DATA RECORDS:
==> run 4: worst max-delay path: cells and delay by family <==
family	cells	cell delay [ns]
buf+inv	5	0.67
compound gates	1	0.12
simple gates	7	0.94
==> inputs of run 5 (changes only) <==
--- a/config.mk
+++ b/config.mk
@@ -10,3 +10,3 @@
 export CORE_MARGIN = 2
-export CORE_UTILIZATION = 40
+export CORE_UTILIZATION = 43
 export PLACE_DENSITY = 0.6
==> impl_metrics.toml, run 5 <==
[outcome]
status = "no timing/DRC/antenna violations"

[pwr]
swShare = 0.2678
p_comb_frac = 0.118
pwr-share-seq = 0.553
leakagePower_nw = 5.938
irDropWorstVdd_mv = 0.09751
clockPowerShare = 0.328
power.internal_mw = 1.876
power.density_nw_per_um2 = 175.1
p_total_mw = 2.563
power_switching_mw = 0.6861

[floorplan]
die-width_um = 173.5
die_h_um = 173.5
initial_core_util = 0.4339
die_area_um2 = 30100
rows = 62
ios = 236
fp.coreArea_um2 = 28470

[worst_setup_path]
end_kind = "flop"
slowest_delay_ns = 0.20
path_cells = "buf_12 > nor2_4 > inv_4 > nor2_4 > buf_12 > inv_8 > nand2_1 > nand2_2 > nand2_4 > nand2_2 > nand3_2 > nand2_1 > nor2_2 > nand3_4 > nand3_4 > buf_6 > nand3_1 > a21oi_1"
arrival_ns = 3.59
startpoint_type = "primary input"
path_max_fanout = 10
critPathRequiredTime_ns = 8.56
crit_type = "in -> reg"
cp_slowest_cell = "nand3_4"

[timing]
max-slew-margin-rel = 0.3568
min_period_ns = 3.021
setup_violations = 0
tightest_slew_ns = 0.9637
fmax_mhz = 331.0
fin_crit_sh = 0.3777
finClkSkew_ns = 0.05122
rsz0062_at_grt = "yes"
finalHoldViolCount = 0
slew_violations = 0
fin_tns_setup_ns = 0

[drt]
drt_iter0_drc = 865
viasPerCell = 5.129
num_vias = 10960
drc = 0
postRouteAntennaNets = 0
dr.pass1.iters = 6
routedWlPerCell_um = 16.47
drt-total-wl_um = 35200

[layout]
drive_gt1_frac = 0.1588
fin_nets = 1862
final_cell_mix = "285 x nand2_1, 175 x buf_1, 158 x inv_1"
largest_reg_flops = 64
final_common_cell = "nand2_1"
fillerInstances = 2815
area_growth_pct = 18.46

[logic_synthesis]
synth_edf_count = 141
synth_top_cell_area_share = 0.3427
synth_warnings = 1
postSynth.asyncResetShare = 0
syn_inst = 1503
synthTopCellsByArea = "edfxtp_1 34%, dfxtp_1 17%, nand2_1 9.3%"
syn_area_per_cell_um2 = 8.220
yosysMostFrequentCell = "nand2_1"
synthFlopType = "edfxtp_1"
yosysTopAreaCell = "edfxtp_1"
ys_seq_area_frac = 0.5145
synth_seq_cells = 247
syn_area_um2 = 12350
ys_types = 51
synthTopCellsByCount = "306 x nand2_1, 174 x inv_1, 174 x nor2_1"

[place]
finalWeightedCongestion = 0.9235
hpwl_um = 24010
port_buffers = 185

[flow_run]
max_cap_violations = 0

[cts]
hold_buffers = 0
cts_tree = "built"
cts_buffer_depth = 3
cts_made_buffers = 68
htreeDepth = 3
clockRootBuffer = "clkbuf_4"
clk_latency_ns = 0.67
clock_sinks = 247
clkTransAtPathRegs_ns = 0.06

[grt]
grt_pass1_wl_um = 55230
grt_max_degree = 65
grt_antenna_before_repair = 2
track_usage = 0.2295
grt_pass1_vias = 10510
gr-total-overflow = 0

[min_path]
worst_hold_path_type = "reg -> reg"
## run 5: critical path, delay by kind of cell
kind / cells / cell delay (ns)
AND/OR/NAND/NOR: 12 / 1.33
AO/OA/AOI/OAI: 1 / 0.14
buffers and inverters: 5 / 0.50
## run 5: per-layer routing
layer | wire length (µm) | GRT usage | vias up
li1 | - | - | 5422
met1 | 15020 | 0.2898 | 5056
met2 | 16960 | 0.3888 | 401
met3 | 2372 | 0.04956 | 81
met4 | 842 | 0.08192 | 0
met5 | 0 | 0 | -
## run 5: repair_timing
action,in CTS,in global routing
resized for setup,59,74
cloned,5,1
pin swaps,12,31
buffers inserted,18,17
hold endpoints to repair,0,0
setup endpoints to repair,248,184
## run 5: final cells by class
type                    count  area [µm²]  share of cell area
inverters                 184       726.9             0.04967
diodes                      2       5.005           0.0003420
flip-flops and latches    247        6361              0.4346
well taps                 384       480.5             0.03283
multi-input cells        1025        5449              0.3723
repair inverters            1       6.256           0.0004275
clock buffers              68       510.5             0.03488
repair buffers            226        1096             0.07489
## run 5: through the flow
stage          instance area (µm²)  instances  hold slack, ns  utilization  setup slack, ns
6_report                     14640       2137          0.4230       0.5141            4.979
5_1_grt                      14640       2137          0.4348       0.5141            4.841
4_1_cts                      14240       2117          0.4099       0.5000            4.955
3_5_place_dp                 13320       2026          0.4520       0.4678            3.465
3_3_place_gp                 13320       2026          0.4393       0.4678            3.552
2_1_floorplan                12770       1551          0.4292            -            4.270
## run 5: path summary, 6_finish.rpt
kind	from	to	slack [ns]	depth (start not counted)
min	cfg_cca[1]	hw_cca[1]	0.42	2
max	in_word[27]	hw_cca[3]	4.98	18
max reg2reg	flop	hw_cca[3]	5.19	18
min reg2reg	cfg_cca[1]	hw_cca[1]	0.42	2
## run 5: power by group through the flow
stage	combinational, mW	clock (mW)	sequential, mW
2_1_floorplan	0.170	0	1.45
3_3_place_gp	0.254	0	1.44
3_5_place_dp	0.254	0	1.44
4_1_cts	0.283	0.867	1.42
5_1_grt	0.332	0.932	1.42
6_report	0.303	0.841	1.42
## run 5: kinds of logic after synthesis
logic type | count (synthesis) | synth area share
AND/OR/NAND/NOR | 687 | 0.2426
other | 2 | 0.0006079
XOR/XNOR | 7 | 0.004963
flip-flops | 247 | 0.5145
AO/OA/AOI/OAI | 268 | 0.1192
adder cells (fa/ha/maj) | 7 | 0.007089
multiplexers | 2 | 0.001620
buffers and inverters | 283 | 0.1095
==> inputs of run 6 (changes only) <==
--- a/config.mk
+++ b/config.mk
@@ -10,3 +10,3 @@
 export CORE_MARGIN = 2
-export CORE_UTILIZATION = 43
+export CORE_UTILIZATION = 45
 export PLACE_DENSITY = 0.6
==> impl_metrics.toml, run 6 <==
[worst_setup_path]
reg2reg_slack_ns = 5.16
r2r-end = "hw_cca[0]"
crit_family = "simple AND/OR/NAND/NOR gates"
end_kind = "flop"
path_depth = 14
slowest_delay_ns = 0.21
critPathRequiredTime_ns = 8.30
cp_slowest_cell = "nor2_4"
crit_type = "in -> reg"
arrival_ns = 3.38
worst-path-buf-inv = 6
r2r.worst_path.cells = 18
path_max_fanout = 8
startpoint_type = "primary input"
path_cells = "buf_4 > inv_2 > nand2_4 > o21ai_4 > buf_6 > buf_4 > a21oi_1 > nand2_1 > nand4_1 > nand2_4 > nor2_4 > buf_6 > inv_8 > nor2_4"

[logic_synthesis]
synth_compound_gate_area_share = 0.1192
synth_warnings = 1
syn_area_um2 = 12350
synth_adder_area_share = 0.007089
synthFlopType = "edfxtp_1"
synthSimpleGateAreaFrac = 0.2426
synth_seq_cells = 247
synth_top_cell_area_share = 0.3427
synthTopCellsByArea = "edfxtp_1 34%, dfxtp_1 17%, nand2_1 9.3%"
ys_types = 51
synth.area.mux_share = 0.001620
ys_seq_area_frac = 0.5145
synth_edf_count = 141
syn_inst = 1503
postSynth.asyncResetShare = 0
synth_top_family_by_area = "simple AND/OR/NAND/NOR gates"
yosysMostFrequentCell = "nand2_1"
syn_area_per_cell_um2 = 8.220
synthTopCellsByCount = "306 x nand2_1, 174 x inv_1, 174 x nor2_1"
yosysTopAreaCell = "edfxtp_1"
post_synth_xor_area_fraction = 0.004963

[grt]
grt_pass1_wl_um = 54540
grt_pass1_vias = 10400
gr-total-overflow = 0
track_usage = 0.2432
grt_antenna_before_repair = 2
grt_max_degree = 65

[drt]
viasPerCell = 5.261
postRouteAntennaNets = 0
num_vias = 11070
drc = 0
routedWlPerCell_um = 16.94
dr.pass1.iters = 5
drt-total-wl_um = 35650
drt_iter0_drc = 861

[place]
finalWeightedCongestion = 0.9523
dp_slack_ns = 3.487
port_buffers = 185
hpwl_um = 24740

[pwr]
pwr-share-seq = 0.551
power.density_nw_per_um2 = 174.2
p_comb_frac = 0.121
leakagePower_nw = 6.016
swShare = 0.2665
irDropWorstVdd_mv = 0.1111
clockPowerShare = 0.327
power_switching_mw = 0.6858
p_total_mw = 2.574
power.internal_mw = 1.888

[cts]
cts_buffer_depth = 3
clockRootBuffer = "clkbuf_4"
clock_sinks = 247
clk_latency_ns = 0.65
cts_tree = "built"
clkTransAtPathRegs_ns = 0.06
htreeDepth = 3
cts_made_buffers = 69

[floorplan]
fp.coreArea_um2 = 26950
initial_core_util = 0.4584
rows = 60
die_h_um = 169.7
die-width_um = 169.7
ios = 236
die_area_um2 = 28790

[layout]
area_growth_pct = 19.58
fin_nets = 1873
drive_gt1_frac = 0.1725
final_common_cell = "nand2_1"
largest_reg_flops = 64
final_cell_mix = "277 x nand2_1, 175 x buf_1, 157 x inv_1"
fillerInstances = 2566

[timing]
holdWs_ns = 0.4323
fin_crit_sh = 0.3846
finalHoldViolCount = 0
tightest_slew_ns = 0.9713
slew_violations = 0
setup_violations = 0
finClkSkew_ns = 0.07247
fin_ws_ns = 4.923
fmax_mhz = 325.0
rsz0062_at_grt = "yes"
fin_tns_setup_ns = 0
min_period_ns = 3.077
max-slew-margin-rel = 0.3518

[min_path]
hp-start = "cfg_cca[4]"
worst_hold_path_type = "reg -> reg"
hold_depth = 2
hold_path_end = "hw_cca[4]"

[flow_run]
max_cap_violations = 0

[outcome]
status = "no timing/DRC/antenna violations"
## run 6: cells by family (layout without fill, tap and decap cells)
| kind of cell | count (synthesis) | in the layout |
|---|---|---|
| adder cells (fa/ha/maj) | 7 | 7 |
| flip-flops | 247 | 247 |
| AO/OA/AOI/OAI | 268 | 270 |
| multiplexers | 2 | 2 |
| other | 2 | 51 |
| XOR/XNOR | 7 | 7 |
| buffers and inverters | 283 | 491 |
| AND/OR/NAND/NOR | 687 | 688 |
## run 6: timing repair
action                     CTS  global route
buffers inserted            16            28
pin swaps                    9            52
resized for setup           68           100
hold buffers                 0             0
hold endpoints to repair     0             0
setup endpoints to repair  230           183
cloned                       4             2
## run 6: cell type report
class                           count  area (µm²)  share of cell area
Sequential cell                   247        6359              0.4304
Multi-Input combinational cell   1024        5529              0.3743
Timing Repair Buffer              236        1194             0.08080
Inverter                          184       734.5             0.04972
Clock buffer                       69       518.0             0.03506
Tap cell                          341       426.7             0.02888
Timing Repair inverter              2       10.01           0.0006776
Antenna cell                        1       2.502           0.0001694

PROBLEM DESCRIPTION: Within the listing, how many lines hold the string "layer"? Answer with the number alone.

RESPONSE TO THIS EXERCISE: 2